Amruthesh S C, Boerschel M F, McKinney J S, Willoughby K A, Ellis E F
Department of Pharmacology and Toxicology, Medical College of Virginia, Virginia Commonwealth University, Richmond 23298-0613.
J Neurochem. 1993 Jul;61(1):150-9. doi: 10.1111/j.1471-4159.1993.tb03550.x.

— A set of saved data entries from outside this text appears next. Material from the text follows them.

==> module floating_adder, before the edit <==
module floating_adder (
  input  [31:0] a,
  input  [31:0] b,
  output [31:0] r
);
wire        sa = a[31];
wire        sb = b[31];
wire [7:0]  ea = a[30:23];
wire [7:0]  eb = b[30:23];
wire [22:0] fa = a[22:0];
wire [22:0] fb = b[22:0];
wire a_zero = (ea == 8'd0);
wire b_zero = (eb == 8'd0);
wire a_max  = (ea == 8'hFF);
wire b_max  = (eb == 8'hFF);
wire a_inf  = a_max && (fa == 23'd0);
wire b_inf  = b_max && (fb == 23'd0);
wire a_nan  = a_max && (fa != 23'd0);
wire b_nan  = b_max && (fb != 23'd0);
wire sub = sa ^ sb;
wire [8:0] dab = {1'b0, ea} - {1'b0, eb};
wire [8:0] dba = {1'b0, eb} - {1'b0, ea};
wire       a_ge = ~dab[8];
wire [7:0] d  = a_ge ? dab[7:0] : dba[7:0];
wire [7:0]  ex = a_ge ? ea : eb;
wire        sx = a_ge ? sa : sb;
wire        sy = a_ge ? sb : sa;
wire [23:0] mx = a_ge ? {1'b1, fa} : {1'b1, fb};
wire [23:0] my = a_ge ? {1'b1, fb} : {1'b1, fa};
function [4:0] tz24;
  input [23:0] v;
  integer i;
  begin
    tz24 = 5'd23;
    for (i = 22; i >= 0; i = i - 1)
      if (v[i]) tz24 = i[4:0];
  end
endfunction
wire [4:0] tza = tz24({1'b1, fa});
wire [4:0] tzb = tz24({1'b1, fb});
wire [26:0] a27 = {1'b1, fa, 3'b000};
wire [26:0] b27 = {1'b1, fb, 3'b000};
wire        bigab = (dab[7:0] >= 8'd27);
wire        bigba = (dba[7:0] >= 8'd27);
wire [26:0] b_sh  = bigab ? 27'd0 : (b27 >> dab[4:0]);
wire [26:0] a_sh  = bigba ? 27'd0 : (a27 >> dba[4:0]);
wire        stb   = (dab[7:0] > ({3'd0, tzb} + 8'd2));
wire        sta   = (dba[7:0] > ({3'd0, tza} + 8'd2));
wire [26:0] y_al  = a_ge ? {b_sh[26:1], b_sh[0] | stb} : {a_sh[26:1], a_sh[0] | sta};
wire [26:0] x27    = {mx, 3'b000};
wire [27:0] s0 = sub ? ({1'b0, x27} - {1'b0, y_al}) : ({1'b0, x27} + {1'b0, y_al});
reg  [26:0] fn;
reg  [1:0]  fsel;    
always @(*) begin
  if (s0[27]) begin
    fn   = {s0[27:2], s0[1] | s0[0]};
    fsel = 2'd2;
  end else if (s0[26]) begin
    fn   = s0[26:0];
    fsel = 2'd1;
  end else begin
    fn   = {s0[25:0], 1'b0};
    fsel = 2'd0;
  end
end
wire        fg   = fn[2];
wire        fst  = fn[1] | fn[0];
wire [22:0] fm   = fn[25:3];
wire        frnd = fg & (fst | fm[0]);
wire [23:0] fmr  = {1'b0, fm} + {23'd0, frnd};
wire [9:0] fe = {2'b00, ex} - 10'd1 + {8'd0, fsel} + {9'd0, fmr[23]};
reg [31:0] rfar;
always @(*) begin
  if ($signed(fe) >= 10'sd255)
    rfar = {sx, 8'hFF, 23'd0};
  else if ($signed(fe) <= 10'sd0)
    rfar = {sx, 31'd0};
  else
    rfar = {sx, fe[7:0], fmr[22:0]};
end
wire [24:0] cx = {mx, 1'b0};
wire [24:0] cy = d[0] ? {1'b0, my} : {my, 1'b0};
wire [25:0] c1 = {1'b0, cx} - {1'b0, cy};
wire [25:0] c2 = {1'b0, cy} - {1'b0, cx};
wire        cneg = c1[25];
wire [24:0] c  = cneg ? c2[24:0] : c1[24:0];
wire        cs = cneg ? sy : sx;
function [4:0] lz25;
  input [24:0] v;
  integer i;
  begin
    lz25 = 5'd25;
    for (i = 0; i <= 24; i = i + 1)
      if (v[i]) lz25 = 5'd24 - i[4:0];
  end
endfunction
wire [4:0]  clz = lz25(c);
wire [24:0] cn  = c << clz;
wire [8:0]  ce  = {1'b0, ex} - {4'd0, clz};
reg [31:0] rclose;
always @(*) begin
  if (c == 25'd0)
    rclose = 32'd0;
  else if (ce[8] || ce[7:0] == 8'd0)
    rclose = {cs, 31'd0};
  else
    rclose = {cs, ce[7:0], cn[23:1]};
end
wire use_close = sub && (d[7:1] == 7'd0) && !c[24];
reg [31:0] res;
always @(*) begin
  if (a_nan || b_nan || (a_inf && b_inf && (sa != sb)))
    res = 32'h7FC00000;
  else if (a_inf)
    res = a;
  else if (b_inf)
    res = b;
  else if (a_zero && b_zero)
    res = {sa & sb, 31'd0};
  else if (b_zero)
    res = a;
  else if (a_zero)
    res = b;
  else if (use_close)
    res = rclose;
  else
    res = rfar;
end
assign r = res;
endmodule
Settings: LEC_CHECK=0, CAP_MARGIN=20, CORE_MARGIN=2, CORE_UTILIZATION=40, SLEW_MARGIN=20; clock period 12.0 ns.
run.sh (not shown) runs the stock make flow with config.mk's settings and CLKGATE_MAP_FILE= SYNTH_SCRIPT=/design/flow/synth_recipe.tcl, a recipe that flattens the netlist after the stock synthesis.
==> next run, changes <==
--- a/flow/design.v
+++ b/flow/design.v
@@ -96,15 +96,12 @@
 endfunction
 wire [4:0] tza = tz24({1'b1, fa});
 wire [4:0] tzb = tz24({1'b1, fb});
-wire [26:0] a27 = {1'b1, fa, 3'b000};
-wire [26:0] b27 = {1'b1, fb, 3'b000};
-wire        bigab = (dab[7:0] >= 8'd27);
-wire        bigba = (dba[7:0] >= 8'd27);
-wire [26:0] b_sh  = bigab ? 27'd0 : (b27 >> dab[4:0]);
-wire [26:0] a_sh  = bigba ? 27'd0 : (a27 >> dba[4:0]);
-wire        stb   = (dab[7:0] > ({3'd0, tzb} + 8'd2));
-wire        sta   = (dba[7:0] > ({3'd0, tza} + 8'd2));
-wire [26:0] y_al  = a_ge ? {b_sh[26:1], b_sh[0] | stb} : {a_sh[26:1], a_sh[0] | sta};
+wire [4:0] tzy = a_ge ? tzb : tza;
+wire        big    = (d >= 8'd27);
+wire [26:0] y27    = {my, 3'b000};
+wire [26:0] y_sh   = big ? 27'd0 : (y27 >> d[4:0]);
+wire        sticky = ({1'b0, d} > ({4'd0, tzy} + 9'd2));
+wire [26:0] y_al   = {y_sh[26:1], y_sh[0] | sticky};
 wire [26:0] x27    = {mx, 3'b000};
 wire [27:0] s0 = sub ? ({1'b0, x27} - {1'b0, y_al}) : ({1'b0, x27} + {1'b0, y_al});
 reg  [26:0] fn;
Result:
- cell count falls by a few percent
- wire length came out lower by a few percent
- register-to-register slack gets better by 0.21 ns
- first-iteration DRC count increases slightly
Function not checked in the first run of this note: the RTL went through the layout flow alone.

We have recently shown that brain slices are capable of metabolizing arachidonic acid by the epoxygenase pathway. The purpose of this study was to begin to determine the ability of individual brain cell types to form epoxygenase metabolites. We have examined the astrocyte epoxygenase pathway and have also confirmed metabolism by the cyclooxygenase and lipoxygenase enzyme systems. Cultured rat hippocampal astrocyte homogenate, when incubated with radiolabeled [3H]arachidonic acid, formed products that eluted in four major groups designated as R17-30, R42-50, R51-82, and R83-90 based on their retention times in reverse-phase HPLC. These fractions were further segregated into as many as 13 peaks by normal-phase HPLC and a second reverse-phase HPLC system. The principal components in each peak were structurally characterized by gas chromatography/electron impact-mass spectrometry. Based on HPLC retention times and gas chromatography/electron impact-mass spectrometry analysis, the more polar fractions (R17-30) contained prostaglandin D2 as the major cyclooxygenase product. Minor products included 6-keto prostaglandin F1 alpha, prostaglandin E2, prostaglandin F2 alpha, and thromboxane B2. Fractions R42-50, R51-82, and R83-90 contained epoxygenase and lipoxygenase-like products. The major metabolite in fractions R83-90 was 5,6-epoxyeicosatrienoic acid (EET). Fractions R51-82 contained 14,15- and 8,9-EETs, 12- and 5-hydroxyeicosatetraenoic acids, and 8,9- and 5,6-dihydroxyeicosatrienoic acids (DHETs). In fractions R42-50, 14,15-DHET was the major product. When radiolabeled [3H]14,15-EET was incubated with astrocyte homogenate, it was rapidly metabolized to [3H]14,15-DHET. The metabolism was inhibited by submicromolar concentration of 4-phenylchalcone oxide, a potent inhibitor of epoxide hydrolase activity. Formation of other polar metabolites such as triols or epoxy alcohols from 14,15-DHET was not observed. In conclusion, astrocytes readily metabolize arachidonic acid to 14,15-EET, 5,6-EET, and their vicinal-diols. Previous studies suggest these products may affect neuronal function and cerebral blood flow.
我们最近发现脑片能够通过环氧合酶途径代谢花生四烯酸。本研究的目的是开始确定单个脑细胞类型形成环氧合酶代谢产物的能力。我们研究了星形胶质细胞的环氧合酶途径,还证实了其通过环氧化酶和脂氧化酶系统进行的代谢。培养的大鼠海马星形胶质细胞匀浆与放射性标记的[3H]花生四烯酸一起孵育时,会形成产物,根据其在反相高效液相色谱中的保留时间,这些产物可分为四个主要组,分别命名为R17 - 30、R42 - 50、R51 - 82和R83 - 90。通过正相高效液相色谱和第二个反相高效液相色谱系统,这些馏分进一步分离出多达13个峰。每个峰中的主要成分通过气相色谱/电子轰击质谱进行结构表征。基于高效液相色谱保留时间和气相色谱/电子轰击质谱分析,极性较强的馏分(R17 - 30)中主要的环氧化酶产物是前列腺素D2。次要产物包括6 - 酮前列腺素F1α、前列腺素E2、前列腺素F2α和血栓素B2。馏分R42 - 50、R51 - 82和R83 - 90含有环氧合酶和脂氧化酶样产物。馏分R83 - 90中的主要代谢产物是5,6 - 环氧二十碳三烯酸(EET)。馏分R51 - 82含有14,15 - 和8,9 - EETs、12 - 和5 - 羟基二十碳四烯酸以及8,9 - 和5,6 - 二羟基二十碳三烯酸(DHETs)。在馏分R42 - 50中,14,15 - DHET是主要产物。当放射性标记的[3H]14, fifteen - EET与星形胶质细胞匀浆一起孵育时,它会迅速代谢为[3H]14,15 - DHET。这种代谢受到亚微摩尔浓度的4 - 苯基查尔酮氧化物(一种环氧水解酶活性的强效抑制剂)的抑制。未观察到由14,15 - DHET形成其他极性代谢产物,如三醇或环氧醇。总之,星形胶质细胞很容易将花生四烯酸代谢为14,15 - EET、5,6 - EET及其邻二醇。先前的研究表明这些产物可能会影响神经元功能和脑血流量。